On Tue, Sep 19, 2006 at 04:42:16AM -0700, Brian Morris wrote:

> my impression of the current situation is that there
> is some fairly heavy politicking goings on here. one
> the action is not consistent with debian's published
> values of inclusiveness.
 
> also to give people the freedom to participate in future
> developments, let us assume it is not always going to be
> organized around simply quantity.

I'm not saying quantity isn't a problem or that politics isn't annoying, 
but the m68k port's biggest problem since gcc-4.0 rolled out has been 
the toolchain. 

Roman Zippel has done some serious and great work fixing our toolchain 
over the past two months or so. We're down to about 16 packages blocking 
146 or so and a total of 72 packages failed due to m68k-specific problems. 
The largest blocker is gjdoc with 60 packages, which moved from arch all 
and neatly exposed our java problems.

If Roman keeps fixing bugs at this rate, I wouldn't be surprised if we
cleared that backlog before the end of the year. Although I doubt the
toolchain is going to get revved everytime he fixes a bug, since it
should be headed for freeze.

But that doesn't mean the RM's should give us special treatment. These 
aren't new problems and some of those packages haven't built for something 
like two years.

I think we do need to have a discussion about ports that don't build the 
full archive, but otherwise can make a stable release and get security 
support. Certainly m68k and likely arm users won't be running all the
latest bloatware and thus don't need to be building it (how long would
it take to load openoffice under kde on my m68k mac or even the fastest
ataris?). But drawing that line can be tricky because of dependencies. 
I don't think anyone who really cares about the issue has come up with a 
good way to frame the discussion or draw those lines yet.

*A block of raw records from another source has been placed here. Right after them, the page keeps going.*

**config.mk**
```make
export PLATFORM = sky130hd
export DESIGN_NAME = uart_case_filter
export DESIGN_NICKNAME = d
export VERILOG_FILES = /design/src/rtl/uart_pkg.sv /design/src/rtl/uart_case_fifo.sv /design/src/rtl/uart_case_filter.sv
export SDC_FILE = /design/constraint.sdc
export NUM_CORES = 1
export LEC_CHECK = 0
export BUFFER_PORTS_ARGS = -buffer_cell sky130_fd_sc_hd__buf_2
export CORE_UTILIZATION = 54
export DETAILED_ROUTE_END_ITERATION = 16
export PLACE_DENSITY = 0.72
export SLEW_MARGIN = 20
export SYNTH_ARGS = -nofsm -noshare
export SYNTH_HDL_FRONTEND = slang
export SYNTH_SLANG_ARGS = --single-unit
```
**constraint.sdc**
```tcl
create_clock -name i_clk -period 7.1 [get_ports i_clk]
set_input_delay 1.42 -clock i_clk [delete_from_list [all_inputs] [get_ports i_clk]]
set_output_delay 1.42 -clock i_clk [all_outputs]
set_load 0.01 [all_outputs]
```
**src/rtl/uart_pkg.sv**
```systemverilog
// rtl/uart_pkg.sv - shared types, ASCII constants and case transform for the UART case filter
//
// Purpose : holds the mode enum, the ASCII constants used by the filter,
//           the CRLF state type and the byte case-transform helper.
// Ports   : none (package).
// Config  : the CRLF state type is only used when UART_CASE_FILTER_CRLF_EN is defined.

package uart_pkg;

  typedef enum logic [1:0] {
    MODE_PASS   = 2'd0,
    MODE_UPPER  = 2'd1,
    MODE_LOWER  = 2'd2,
    MODE_TOGGLE = 2'd3
  } mode_e;

  typedef enum logic {
    CRLF_IDLE   = 1'b0,
    CRLF_INS_LF = 1'b1
  } crlf_state_e;

  localparam logic [7:0] CHAR_CR  = 8'h0D;
  localparam logic [7:0] CHAR_LF  = 8'h0A;
  localparam logic [7:0] CASE_BIT = 8'h20;

  // Only ASCII letters are ever touched; everything else passes unchanged.
  function automatic logic [7:0] apply_case(input logic [7:0] b, input mode_e m);
    logic       is_lo;
    logic       is_up;
    logic [7:0] r;
    is_lo = (b >= 8'h61) && (b <= 8'h7A);
    is_up = (b >= 8'h41) && (b <= 8'h5A);
    r     = b;
    case (m)
      MODE_UPPER:  if (is_lo)          r = b - CASE_BIT;
      MODE_LOWER:  if (is_up)          r = b + CASE_BIT;
      MODE_TOGGLE: if (is_lo || is_up) r = b ^ CASE_BIT;
      default:                         r = b;
    endcase
    return r;
  endfunction

endpackage

```
**src/rtl/uart_case_fifo.sv**
```systemverilog
// rtl/uart_case_fifo.sv - first-word-fall-through byte FIFO with occupancy output
//
// Purpose : DEPTH-entry, 8-bit FWFT FIFO. The head entry is always visible on
//           o_rdata while o_empty is low. Pointers wrap modulo DEPTH.
// Ports   : i_clk, i_rst (sync, active-high)
//           i_push, i_wdata   write request / data (honoured if not full, or
//                             if full and a pop happens in the same cycle)
//           i_pop             read request (ignored while empty)
//           o_rdata           head entry
//           o_empty, o_full   registered status
//           o_level           occupancy 0..DEPTH

module uart_case_fifo #(
  parameter int DEPTH = 16
) (
  input  logic                     i_clk,
  input  logic                     i_rst,
  input  logic                     i_push,
  input  logic [7:0]               i_wdata,
  input  logic                     i_pop,
  output logic [7:0]               o_rdata,
  output logic                     o_empty,
  output logic                     o_full,
  output logic [$clog2(DEPTH):0]   o_level
);

  localparam int AW = $clog2(DEPTH);
  localparam logic [AW:0] LVL_FULL = (AW+1)'(DEPTH);

  logic [7:0]    mem_q [DEPTH];
  logic [AW-1:0] wr_ptr_q, wr_ptr_d;
  logic [AW-1:0] rd_ptr_q, rd_ptr_d;
  logic [AW:0]   level_q, level_d;
  logic          empty_q, empty_d;
  logic          full_q, full_d;
  logic          do_push;
  logic          do_pop;

  always_comb begin
    do_pop   = i_pop && !empty_q;
    // A pop in the same cycle frees the slot a full FIFO needs for the push.
    do_push  = i_push && (!full_q || do_pop);
    wr_ptr_d = wr_ptr_q;
    rd_ptr_d = rd_ptr_q;
    level_d  = level_q;
    if (do_push) wr_ptr_d = wr_ptr_q + AW'(1);
    if (do_pop)  rd_ptr_d = rd_ptr_q + AW'(1);
    if (do_push && !do_pop) level_d = level_q + (AW+1)'(1);
    if (!do_push && do_pop) level_d = level_q - (AW+1)'(1);
    empty_d = (level_d == '0);
    full_d  = (level_d == LVL_FULL);
  end

  always_ff @(posedge i_clk) begin
    if (i_rst) begin
      wr_ptr_q <= '0;
      rd_ptr_q <= '0;
      level_q  <= '0;
      empty_q  <= 1'b1;
      full_q   <= 1'b0;
    end else begin
      wr_ptr_q <= wr_ptr_d;
      rd_ptr_q <= rd_ptr_d;
      level_q  <= level_d;
      empty_q  <= empty_d;
      full_q   <= full_d;
    end
  end

  // Storage needs no reset: nothing is visible until a pointer-tracked write.
  always_ff @(posedge i_clk) begin
    if (do_push) mem_q[wr_ptr_q] <= i_wdata;
  end

  assign o_rdata = mem_q[rd_ptr_q];
  assign o_empty = empty_q;
  assign o_full  = full_q;
  assign o_level = level_q;

endmodule

```
**src/rtl/uart_case_filter.sv**
```systemverilog
// rtl/uart_case_filter.sv - UART byte case transformer feeding a FWFT FIFO with drop counting
//
// Purpose : applies the selected case transform to each received byte at
//           acceptance, buffers it in uart_case_fifo and presents the head to
//           the transmitter. Bytes that find no room are dropped and counted
//           (saturating).
// Ports   : i_clk, i_rst (sync, active-high)
//           i_mode      0 pass, 1 upper, 2 lower, 3 toggle case
//           i_rx_data, i_rx_valid     receiver byte strobe (no backpressure)
//           o_tx_data, o_tx_valid, i_tx_ready   transmitter handshake
//           o_empty, o_full, o_level  FIFO status
//           o_drop_cnt  discarded byte count
// Config  : UART_CASE_FILTER_CRLF_EN - when defined, every accepted CR is
//           followed by an inserted LF on the next cycle.

module uart_case_filter
  import uart_pkg::*;
#(
  parameter int DEPTH = 16,
  parameter int CNT_W = 8
) (
  input  logic                     i_clk,
  input  logic                     i_rst,
  input  logic [1:0]               i_mode,
  input  logic [7:0]               i_rx_data,
  input  logic                     i_rx_valid,
  output logic [7:0]               o_tx_data,
  output logic                     o_tx_valid,
  input  logic                     i_tx_ready,
  output logic                     o_empty,
  output logic                     o_full,
  output logic [$clog2(DEPTH):0]   o_level,
  output logic [CNT_W-1:0]         o_drop_cnt
);

  localparam int AW = $clog2(DEPTH);

  logic [AW:0]      level;
  logic             empty;
  logic             full;
  logic             pop;
  logic             push;
  logic             drop;
  logic [7:0]       rx_xform;
  logic [7:0]       push_data;
  logic [CNT_W-1:0] drop_cnt_q, drop_cnt_d;

`ifdef UART_CASE_FILTER_CRLF_EN
  localparam logic [AW:0] LVL_ONE_FREE = (AW+1)'(DEPTH - 1);
  crlf_state_e state_q, state_d;
  logic        room_for_pair;
`endif

  always_comb begin
    pop       = !empty && i_tx_ready;
    rx_xform  = apply_case(i_rx_data, mode_e'(i_mode));
    push      = 1'b0;
    push_data = rx_xform;
    drop      = 1'b0;
`ifdef UART_CASE_FILTER_CRLF_EN
    state_d = state_q;
    // CR+LF need two slots; a same-cycle pop counts as one freed slot.
    room_for_pair = (level < LVL_ONE_FREE) || ((level == LVL_ONE_FREE) && pop);
    case (state_q)
      CRLF_IDLE: begin
        if (i_rx_valid) begin
          if (i_rx_data == CHAR_CR) begin
            if (room_for_pair) begin
              push    = 1'b1;
              state_d = CRLF_INS_LF;
            end else begin
              drop = 1'b1;
            end
          end else if (!full || pop) begin
            push = 1'b1;
          end else begin
            drop = 1'b1;
          end
        end
      end
      CRLF_INS_LF: begin
        // The slot was reserved when the CR was accepted, so this always fits.
        push      = 1'b1;
        push_data = CHAR_LF;
        drop      = i_rx_valid;
        state_d   = CRLF_IDLE;
      end
      default: state_d = CRLF_IDLE;
    endcase
`else
    if (i_rx_valid) begin
      if (!full || pop) push = 1'b1;
      else              drop = 1'b1;
    end
`endif
    drop_cnt_d = drop_cnt_q;
    if (drop && (drop_cnt_q != '1)) drop_cnt_d = drop_cnt_q + CNT_W'(1);
  end

  always_ff @(posedge i_clk) begin
    if (i_rst) begin
      drop_cnt_q <= '0;
`ifdef UART_CASE_FILTER_CRLF_EN
      state_q    <= CRLF_IDLE;
`endif
    end else begin
      drop_cnt_q <= drop_cnt_d;
`ifdef UART_CASE_FILTER_CRLF_EN
      state_q    <= state_d;
`endif
    end
  end

  uart_case_fifo #(
    .DEPTH (DEPTH)
  ) u_fifo (
    .i_clk   (i_clk),
    .i_rst   (i_rst),
    .i_push  (push),
    .i_wdata (push_data),
    .i_pop   (i_tx_ready),
    .o_rdata (o_tx_data),
    .o_empty (empty),
    .o_full  (full),
    .o_level (level)
  );

  assign o_tx_valid = !empty;
  assign o_empty    = empty;
  assign o_full     = full;
  assign o_level    = level;
  assign o_drop_cnt = drop_cnt_q;

endmodule
```
==> run summary <==
The final hold violation count is 0. The power per cell area is approximately 290 mW/mm^2. The number of slew-limit violations in the final report came to 0. The tightest slew margin relative to the limit is roughly a quarter. The total DRC errors in the routed layout is 2. Post-CTS repair changed the size of 0 cells. The CTS tree is built. In this run the biggest area consumer among cell types represents between 50% and 60% of the synthesized area. The max-cap violation count came out at 0. The fraction of final layout cells with drive strength greater than 1 came out at a little under a quarter.

The worst min-delay path class is flip-flop to flip-flop. The mean instance size in the synthesized netlist came out at around 18 um^2. After synthesis the cells add up to around 0.0065 mm^2. The overall global routing resource usage is a little over a fifth. STA classifies the critical path startpoint as a flip-flop. Among cell families on the critical path, the largest total delay comes from multiplexers.

The routed layout has about 3400 vias. The total length of routed wires is roughly 13000 um. The critical path is of the flip-flop to output port type.

Buffers placed on the I/O ports in this run total 37. The maximum clock skew at final layout is around 0.016 ns. The power share of the combinational group came out at 8.6%. The run finished, with violations left. Traced cell by cell, the critical path runs through mux4_1 -> mux4_2 -> buf_2.

The sequential share of the synthesized area is approximately two thirds. The number of post-CTS setup repair buffers is 0. After synthesis, the cell types taking the most area are sky130_fd_sc_hd__edfxtp_1 59%, sky130_fd_sc_hd__mux4_1 9.7%, sky130_fd_sc_hd__dfxtp_1 8.3%, sky130_fd_sc_hd__mux4_2 5.6%, sky130_fd_sc_hd__nor2_1 2.2%. The length of the first detailed-routing pass in iterations is 11. The height of the die came out at 112 um.

The final period utilization came out at roughly 59%. The floorplan die area is about 0.012 mm^2. After detailed placement, the total cell area comes to between 0.006 and 0.007 mm^2. The maximum level of the CTS H-tree came out at 4.

The post-route setup TNS came out at 0 ns. The total I/O pin count is 38. At the later pin of the worst-skew pair, clock insertion delay measures 0.42 ns. The total congestion overflow is 0. Sequential cells burn 49.2% of the power. The count of distinct cell types in the synthesized netlist is 50.

The actual transition at the worst max-transition pin is between 1 and 1.5 ns. The congestion estimate from routability-driven global placement came to 0.752. The required time at the endpoint of the critical path is around 5.7 ns. The detailed router's first-iteration violation count came out at approximately 370. The row count is 39. The cell area after layout is about 0.0074 mm^2. The number of vias per cell after detailed routing is between 6 and 7.

0 antenna diodes ended up in the layout. The tree is rooted in a sky130_fd_sc_hd__clkbuf_16. Setup repair after global routing left no endpoint under its margin. The maximum number of pins on one net before global-route repair came out at 33. The number of antenna violations at the first check in global routing came out at 0. The die is 112 um wide. The net count of the mapped netlist is a little under 400. The clock period minus final worst setup slack is ~4.2 ns. Data arrives at the worst endpoint at 2.75 ns. The clock share of power is between 40 and 50%. The highest-delay cell along the critical path is sky130_fd_sc_hd__dfxtp_2. The checks that failed: design-rule violations. The post-synthesis register bit count came out at between 150 and 200. In this run switching power makes up around 22% of total power. The achievable clock frequency came out at between 200 and 250 MHz. STA classifies the critical path endpoint as an output port. The cell-internal power came out at about 1.6 mW.

The layout net count came out at between 400 and 500. The largest single stage delay on the critical path is between 0.9 and 1 ns. The clock-pin slew reported for the worst setup and hold paths after clock tree synthesis came out at about 0.06 ns.

The number of logic stages on the critical path including buffering came out at 3. In this run the power spent charging and discharging nets is around 460 uW. The count of nets left with antenna violations after detail routing is 0. The via count of the first global-routing pass came out at 3360.

The final core utilization is 63.7%. The total power consumption of the routed design is approximately 2.1 mW. Setup violations remaining at the end of the flow were counted as 0. After detailed routing, the average wire length per cell comes to roughly 22 um. The first global-routing pass estimated approximately 19000 um of wire. The total half-perimeter wirelength after legalization and detailed placement came out at roughly 7600 um. The deepest clock path buffer count came out at 2. Compared with the post-synthesis result, the final layout area differs by 13.6%.

In this run the worst path has a maximum fanout of 32. Along the worst hold path, the cell count comes to 2. For this design, the sink count on the clock tree is roughly 160. The number of buffers created by CTS came out at 17. The standby leakage power is approximately 2.5 nW. The biggest area contributor in the post-synthesis netlist is sky130_fd_sc_hd__edfxtp_1. Hold repair after CTS inserted 0 buffers.

The number of cells produced by synthesis is 366. The number of cells traversed by the worst register-to-register path came out at 4. For this configuration, the core starts out at a cell density of around 56%. The maximum vdd drop came out at 199 uV. The number of buffers and inverters on the critical path is 1.

The core area is approximately 0.012 mm^2. The total of warnings raised by yosys is 0.
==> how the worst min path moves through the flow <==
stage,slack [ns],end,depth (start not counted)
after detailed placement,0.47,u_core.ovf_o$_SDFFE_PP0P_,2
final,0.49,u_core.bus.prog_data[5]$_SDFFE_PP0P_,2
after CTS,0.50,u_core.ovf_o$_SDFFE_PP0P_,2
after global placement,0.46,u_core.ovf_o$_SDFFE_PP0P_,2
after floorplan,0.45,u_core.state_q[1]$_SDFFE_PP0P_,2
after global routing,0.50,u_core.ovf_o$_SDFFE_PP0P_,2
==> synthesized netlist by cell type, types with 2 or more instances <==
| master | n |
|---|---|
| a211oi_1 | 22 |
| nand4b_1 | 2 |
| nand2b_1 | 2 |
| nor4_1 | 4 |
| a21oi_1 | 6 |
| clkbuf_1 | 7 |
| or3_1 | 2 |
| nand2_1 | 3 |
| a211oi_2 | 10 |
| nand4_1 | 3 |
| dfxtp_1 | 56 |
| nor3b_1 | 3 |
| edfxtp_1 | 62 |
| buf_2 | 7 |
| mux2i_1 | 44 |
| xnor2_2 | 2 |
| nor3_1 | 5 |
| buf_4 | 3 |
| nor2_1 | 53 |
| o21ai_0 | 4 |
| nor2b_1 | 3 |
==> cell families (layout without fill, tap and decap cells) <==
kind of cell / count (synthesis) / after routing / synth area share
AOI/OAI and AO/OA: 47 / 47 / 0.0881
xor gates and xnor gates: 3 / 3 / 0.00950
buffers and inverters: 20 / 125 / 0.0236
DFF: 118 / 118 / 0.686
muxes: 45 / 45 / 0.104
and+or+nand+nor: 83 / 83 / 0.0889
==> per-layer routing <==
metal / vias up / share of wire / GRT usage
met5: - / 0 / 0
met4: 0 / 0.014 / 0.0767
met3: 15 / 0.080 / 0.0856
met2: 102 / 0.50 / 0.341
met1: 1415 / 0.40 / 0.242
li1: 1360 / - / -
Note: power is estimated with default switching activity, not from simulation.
$ cat config.mk
export PLATFORM = sky130hd
export DESIGN_NAME = clock_freq_meter
export DESIGN_NICKNAME = d
export VERILOG_FILES = /design/src/rtl/clock_freq_meter.sv
export SDC_FILE = /design/constraint.sdc
export NUM_CORES = 1
export LEC_CHECK = 0
export ABC_AREA = 1
export CAP_MARGIN = 10
export CORE_MARGIN = 2
export CORE_UTILIZATION = 30
export CTS_CLUSTER_SIZE = 20
export DETAILED_ROUTE_END_ITERATION = 10
export SYNTH_ARGS = -nofsm -noshare
export SYNTH_HDL_FRONTEND = slang
export SYNTH_SLANG_ARGS = --single-unit
$ cat constraint.sdc
create_clock -name basys_clock -period 1.63 [get_ports basys_clock]
set_clock_uncertainty 0.05 [all_clocks]
set_input_delay 0.326 -clock basys_clock [delete_from_list [all_inputs] [get_ports basys_clock]]
set_output_delay 0.326 -clock basys_clock [all_outputs]
set_load 0.01 [all_outputs]
$ cat src/rtl/clock_freq_meter.sv
// clock_freq_meter: measures the half-period of desired_clock in basys_clock
// cycles and reports lock against expected_m and loss of the clock (timeout).
// Optional feature macro: FREQ_METER_TOL_EN (accept measurements within +/-1).
//
// Handshake: meas_valid is a single-cycle strobe with no ready; measured_m is
// stable from that cycle until the next strobe.
module clock_freq_meter #(
    parameter int LOCK_COUNT     = 4,
    parameter int TIMEOUT_CYCLES = 1048576
) (
    input  logic        basys_clock,
    input  logic        reset_n,
    input  logic        desired_clock,
    input  logic [31:0] expected_m,
    output logic [31:0] measured_m,
    output logic        meas_valid,
    output logic        locked,
    output logic        timeout,
    output logic [1:0]  state_dbg
);

    localparam int          CW      = $clog2(LOCK_COUNT + 1);
    localparam logic [31:0] TO_LAST = 32'(TIMEOUT_CYCLES - 1);

    typedef enum logic [1:0] {
        S_WAIT = 2'd0,
        S_ACQ  = 2'd1,
        S_LOCK = 2'd2
    } state_t;

    state_t          state, next_state;
    logic [CW-1:0]   match_cnt, next_match_cnt;
    logic [31:0]     cnt;
    logic            sync1, sync2, sync3;
    logic            edge_det;
    logic            hit_to;
    logic            is_match;

    // Two-flop synchroniser plus one history flop for edge detection.
    always_ff @(posedge basys_clock or negedge reset_n) begin
        if (!reset_n) begin
            sync1 <= 1'b0;
            sync2 <= 1'b0;
            sync3 <= 1'b0;
        end else begin
            sync1 <= desired_clock;
            sync2 <= sync1;
            sync3 <= sync2;
        end
    end

    // Either edge of the synchronised clock restarts a measurement.
    assign edge_det = sync2 ^ sync3;

    // Cycle counter: cleared on an edge, otherwise counts up and saturates.
    always_ff @(posedge basys_clock or negedge reset_n) begin
        if (!reset_n) begin
            cnt <= 32'd0;
        end else if (edge_det) begin
            cnt <= 32'd0;
        end else if (cnt != 32'hFFFF_FFFF) begin
            cnt <= cnt + 32'd1;
        end
    end

    // An edge in the threshold cycle takes priority over the timeout.
    assign hit_to = (cnt == TO_LAST) && !edge_det;

    // Match rule applied to the freshly loaded measurement.
`ifdef FREQ_METER_TOL_EN
    always_comb begin
        is_match = (measured_m == expected_m);
        if ((measured_m != 32'hFFFF_FFFF) && (measured_m + 32'd1 == expected_m))
            is_match = 1'b1;
        if ((measured_m != 32'd0) && (measured_m - 32'd1 == expected_m))
            is_match = 1'b1;
    end
`else
    always_comb begin
        is_match = (measured_m == expected_m);
    end
`endif

    // Measurement register and strobe; the reference edge in WAIT only starts the count.
    always_ff @(posedge basys_clock or negedge reset_n) begin
        if (!reset_n) begin
            measured_m <= 32'd0;
            meas_valid <= 1'b0;
        end else begin
            meas_valid <= 1'b0;
            if (edge_det && (state != S_WAIT)) begin
                measured_m <= cnt;
                meas_valid <= 1'b1;
            end
        end
    end

    // Timeout flag: set on threshold while measuring, cleared by the next edge.
    always_ff @(posedge basys_clock or negedge reset_n) begin
        if (!reset_n) begin
            timeout <= 1'b0;
        end else if (edge_det) begin
            timeout <= 1'b0;
        end else if (hit_to && (state != S_WAIT)) begin
            timeout <= 1'b1;
        end
    end

    // FSM state and match counter register.
    always_ff @(posedge basys_clock or negedge reset_n) begin
        if (!reset_n) begin
            state     <= S_WAIT;
            match_cnt <= '0;
        end else begin
            state     <= next_state;
            match_cnt <= next_match_cnt;
        end
    end

    // Next-state logic; comparisons use the registered measurement while meas_valid is high,
    // so locked follows one cycle after the deciding strobe.
    always_comb begin
        next_state     = state;
        next_match_cnt = match_cnt;
        case (state)
            S_WAIT: begin
                next_match_cnt = '0;
                if (edge_det) next_state = S_ACQ;
            end
            S_ACQ: begin
                if (hit_to) begin
                    next_state     = S_WAIT;
                    next_match_cnt = '0;
                end else if (meas_valid) begin
                    if (is_match) begin
                        if (match_cnt >= CW'(LOCK_COUNT - 1)) begin
                            next_state     = S_LOCK;
                            next_match_cnt = '0;
                        end else begin
                            next_match_cnt = match_cnt + 1'b1;
                        end
                    end else begin
                        next_match_cnt = '0;
                    end
                end
            end
            S_LOCK: begin
                if (hit_to) begin
                    next_state     = S_WAIT;
                    next_match_cnt = '0;
                end else if (meas_valid && !is_match) begin
                    next_state     = S_ACQ;
                    next_match_cnt = '0;
                end
            end
            default: begin
                next_state     = S_WAIT;
                next_match_cnt = '0;
            end
        endcase
    end

    assign locked    = (state == S_LOCK);
    assign state_dbg = state;

endmodule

I'd still like a stable, security-supported, m68k port.  It doesn't need 
all of kde or gnome or openoffice. I don't know that anyone will ever try 
to run gnucash or gnuradio on it. I know there is interest in running X, 
web and mail servers, and irc clients. Anything less will make it hard to 
support the port and two years to another release is a long time. 

Okay, that's more than I intended to write. 

Peace,

Stephen

-- 
Stephen R. Marenka     If life's not fun, you're not doing it right!